# [REQUIREMENT]
Within the records below is a range that opens at the line with "path | register to register |" and closes at the line with "Use | 20.67% |". Return that range word for word, both ends included, and only that range.

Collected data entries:
***

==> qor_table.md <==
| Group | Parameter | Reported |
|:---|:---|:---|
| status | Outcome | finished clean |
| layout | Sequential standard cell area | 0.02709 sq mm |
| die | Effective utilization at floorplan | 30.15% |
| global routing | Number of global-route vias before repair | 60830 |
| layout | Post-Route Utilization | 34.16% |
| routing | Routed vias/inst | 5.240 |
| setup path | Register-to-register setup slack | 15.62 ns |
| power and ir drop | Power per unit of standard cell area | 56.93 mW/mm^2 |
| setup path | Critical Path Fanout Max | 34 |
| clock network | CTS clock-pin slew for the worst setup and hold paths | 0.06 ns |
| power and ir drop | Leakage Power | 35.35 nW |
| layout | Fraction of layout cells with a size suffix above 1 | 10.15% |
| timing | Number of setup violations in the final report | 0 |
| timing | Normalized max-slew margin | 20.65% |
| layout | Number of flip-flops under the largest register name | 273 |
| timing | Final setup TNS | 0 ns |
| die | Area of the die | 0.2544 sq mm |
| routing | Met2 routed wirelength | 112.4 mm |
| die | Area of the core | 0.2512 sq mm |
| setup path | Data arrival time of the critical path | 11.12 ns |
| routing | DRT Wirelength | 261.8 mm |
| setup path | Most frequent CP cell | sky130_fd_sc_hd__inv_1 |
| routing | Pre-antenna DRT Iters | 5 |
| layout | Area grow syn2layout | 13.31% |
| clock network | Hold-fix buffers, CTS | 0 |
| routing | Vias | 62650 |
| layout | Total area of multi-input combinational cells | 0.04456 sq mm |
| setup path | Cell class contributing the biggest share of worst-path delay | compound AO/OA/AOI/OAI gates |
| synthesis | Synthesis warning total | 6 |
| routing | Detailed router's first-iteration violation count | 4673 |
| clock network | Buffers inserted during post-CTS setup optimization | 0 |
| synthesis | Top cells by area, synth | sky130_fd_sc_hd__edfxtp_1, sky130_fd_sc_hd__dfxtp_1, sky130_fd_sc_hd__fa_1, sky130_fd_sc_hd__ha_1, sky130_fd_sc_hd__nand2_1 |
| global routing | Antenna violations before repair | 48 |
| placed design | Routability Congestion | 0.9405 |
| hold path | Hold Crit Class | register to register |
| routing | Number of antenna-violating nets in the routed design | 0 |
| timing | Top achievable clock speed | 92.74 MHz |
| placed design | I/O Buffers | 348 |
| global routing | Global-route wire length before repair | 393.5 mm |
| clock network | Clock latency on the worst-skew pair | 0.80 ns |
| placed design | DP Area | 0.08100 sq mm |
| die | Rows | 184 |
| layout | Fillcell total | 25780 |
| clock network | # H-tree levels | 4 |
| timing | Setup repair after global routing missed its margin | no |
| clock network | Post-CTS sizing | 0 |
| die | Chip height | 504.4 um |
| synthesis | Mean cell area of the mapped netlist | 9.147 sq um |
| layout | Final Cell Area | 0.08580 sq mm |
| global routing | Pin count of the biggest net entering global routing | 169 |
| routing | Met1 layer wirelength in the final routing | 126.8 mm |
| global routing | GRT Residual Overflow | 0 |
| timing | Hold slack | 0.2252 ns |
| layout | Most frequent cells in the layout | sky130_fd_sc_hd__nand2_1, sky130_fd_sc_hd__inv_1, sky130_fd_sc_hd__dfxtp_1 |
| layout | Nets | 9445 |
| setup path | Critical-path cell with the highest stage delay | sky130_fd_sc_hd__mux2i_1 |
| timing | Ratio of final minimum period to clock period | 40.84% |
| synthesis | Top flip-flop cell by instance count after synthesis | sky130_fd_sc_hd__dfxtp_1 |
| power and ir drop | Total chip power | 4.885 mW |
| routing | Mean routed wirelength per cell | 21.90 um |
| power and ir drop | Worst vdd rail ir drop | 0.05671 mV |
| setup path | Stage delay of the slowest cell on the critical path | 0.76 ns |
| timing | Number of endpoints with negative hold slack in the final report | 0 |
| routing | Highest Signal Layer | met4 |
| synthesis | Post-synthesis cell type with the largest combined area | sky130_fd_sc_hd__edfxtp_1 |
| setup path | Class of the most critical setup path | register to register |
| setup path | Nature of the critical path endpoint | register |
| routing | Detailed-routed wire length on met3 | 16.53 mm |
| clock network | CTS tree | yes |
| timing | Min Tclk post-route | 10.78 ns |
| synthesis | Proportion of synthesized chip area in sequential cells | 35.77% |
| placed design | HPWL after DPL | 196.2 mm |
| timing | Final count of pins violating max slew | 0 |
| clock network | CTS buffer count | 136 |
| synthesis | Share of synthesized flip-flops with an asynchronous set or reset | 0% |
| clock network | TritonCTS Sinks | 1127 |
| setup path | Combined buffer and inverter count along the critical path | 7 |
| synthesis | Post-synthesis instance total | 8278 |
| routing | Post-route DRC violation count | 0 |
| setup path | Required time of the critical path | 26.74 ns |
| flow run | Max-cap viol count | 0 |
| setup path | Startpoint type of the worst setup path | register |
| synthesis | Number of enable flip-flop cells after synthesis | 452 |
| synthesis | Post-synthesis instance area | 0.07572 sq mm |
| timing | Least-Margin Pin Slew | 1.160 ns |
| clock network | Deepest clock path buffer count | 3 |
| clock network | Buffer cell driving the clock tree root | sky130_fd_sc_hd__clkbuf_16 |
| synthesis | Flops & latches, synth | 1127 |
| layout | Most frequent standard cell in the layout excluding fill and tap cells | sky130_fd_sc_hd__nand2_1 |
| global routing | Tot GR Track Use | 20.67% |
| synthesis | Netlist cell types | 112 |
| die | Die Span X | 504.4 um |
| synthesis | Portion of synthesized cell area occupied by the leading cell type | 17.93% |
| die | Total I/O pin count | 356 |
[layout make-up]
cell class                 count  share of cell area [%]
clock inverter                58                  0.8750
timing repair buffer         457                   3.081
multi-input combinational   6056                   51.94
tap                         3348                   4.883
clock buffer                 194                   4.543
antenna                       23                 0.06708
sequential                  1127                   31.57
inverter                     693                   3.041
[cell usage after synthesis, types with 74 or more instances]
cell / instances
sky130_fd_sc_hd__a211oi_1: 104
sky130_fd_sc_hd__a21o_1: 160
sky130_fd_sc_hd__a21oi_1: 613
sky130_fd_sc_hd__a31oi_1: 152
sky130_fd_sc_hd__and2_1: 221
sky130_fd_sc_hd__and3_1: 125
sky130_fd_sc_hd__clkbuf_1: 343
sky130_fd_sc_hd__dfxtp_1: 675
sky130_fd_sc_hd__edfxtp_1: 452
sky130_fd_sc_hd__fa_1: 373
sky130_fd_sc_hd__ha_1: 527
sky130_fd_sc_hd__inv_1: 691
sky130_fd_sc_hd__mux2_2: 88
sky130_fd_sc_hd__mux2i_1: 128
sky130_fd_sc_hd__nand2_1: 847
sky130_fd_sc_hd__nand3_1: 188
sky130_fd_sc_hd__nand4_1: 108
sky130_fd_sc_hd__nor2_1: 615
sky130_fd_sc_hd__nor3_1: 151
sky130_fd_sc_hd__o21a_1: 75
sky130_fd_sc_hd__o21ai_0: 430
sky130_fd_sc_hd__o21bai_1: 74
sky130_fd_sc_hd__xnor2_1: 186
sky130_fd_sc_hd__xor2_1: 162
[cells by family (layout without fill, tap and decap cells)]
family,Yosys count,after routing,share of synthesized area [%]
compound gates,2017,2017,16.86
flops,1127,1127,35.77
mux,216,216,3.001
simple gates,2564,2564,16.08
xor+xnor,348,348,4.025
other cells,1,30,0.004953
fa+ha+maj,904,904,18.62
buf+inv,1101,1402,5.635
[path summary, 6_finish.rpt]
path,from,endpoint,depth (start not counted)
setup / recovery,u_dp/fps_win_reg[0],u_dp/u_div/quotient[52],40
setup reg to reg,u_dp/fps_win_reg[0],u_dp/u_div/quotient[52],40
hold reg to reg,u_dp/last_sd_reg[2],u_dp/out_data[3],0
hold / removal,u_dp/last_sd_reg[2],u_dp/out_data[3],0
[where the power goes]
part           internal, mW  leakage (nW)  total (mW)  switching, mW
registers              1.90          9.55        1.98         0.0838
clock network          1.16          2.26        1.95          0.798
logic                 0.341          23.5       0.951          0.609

***

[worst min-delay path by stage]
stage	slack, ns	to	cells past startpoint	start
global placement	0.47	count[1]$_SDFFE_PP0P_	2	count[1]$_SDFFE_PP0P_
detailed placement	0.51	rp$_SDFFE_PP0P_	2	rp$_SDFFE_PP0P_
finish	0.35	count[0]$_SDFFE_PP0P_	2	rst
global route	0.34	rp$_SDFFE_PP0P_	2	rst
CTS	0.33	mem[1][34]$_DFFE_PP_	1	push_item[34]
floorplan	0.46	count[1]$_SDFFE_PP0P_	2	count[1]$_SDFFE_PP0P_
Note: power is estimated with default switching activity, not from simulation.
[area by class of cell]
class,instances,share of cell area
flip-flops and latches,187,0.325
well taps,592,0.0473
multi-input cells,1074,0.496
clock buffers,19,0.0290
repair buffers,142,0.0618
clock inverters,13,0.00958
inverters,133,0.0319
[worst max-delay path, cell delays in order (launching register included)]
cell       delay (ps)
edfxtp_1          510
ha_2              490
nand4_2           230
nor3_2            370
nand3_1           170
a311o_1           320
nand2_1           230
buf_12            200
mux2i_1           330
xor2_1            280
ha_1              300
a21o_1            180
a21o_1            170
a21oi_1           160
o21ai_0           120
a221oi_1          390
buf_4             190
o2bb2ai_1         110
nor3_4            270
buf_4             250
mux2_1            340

***

# [EXERCISE OUTPUT]
| setup path | Class of the most critical setup path | register to register |
| setup path | Nature of the critical path endpoint | register |
| routing | Detailed-routed wire length on met3 | 16.53 mm |
| clock network | CTS tree | yes |
| timing | Min Tclk post-route | 10.78 ns |
| synthesis | Proportion of synthesized chip area in sequential cells | 35.77% |
| placed design | HPWL after DPL | 196.2 mm |
| timing | Final count of pins violating max slew | 0 |
| clock network | CTS buffer count | 136 |
| synthesis | Share of synthesized flip-flops with an asynchronous set or reset | 0% |
| clock network | TritonCTS Sinks | 1127 |
| setup path | Combined buffer and inverter count along the critical path | 7 |
| synthesis | Post-synthesis instance total | 8278 |
| routing | Post-route DRC violation count | 0 |
| setup path | Required time of the critical path | 26.74 ns |
| flow run | Max-cap viol count | 0 |
| setup path | Startpoint type of the worst setup path | register |
| synthesis | Number of enable flip-flop cells after synthesis | 452 |
| synthesis | Post-synthesis instance area | 0.07572 sq mm |
| timing | Least-Margin Pin Slew | 1.160 ns |
| clock network | Deepest clock path buffer count | 3 |
| clock network | Buffer cell driving the clock tree root | sky130_fd_sc_hd__clkbuf_16 |
| synthesis | Flops & latches, synth | 1127 |
| layout | Most frequent standard cell in the layout excluding fill and tap cells | sky130_fd_sc_hd__nand2_1 |
| global routing | Tot GR Track Use | 20.67% |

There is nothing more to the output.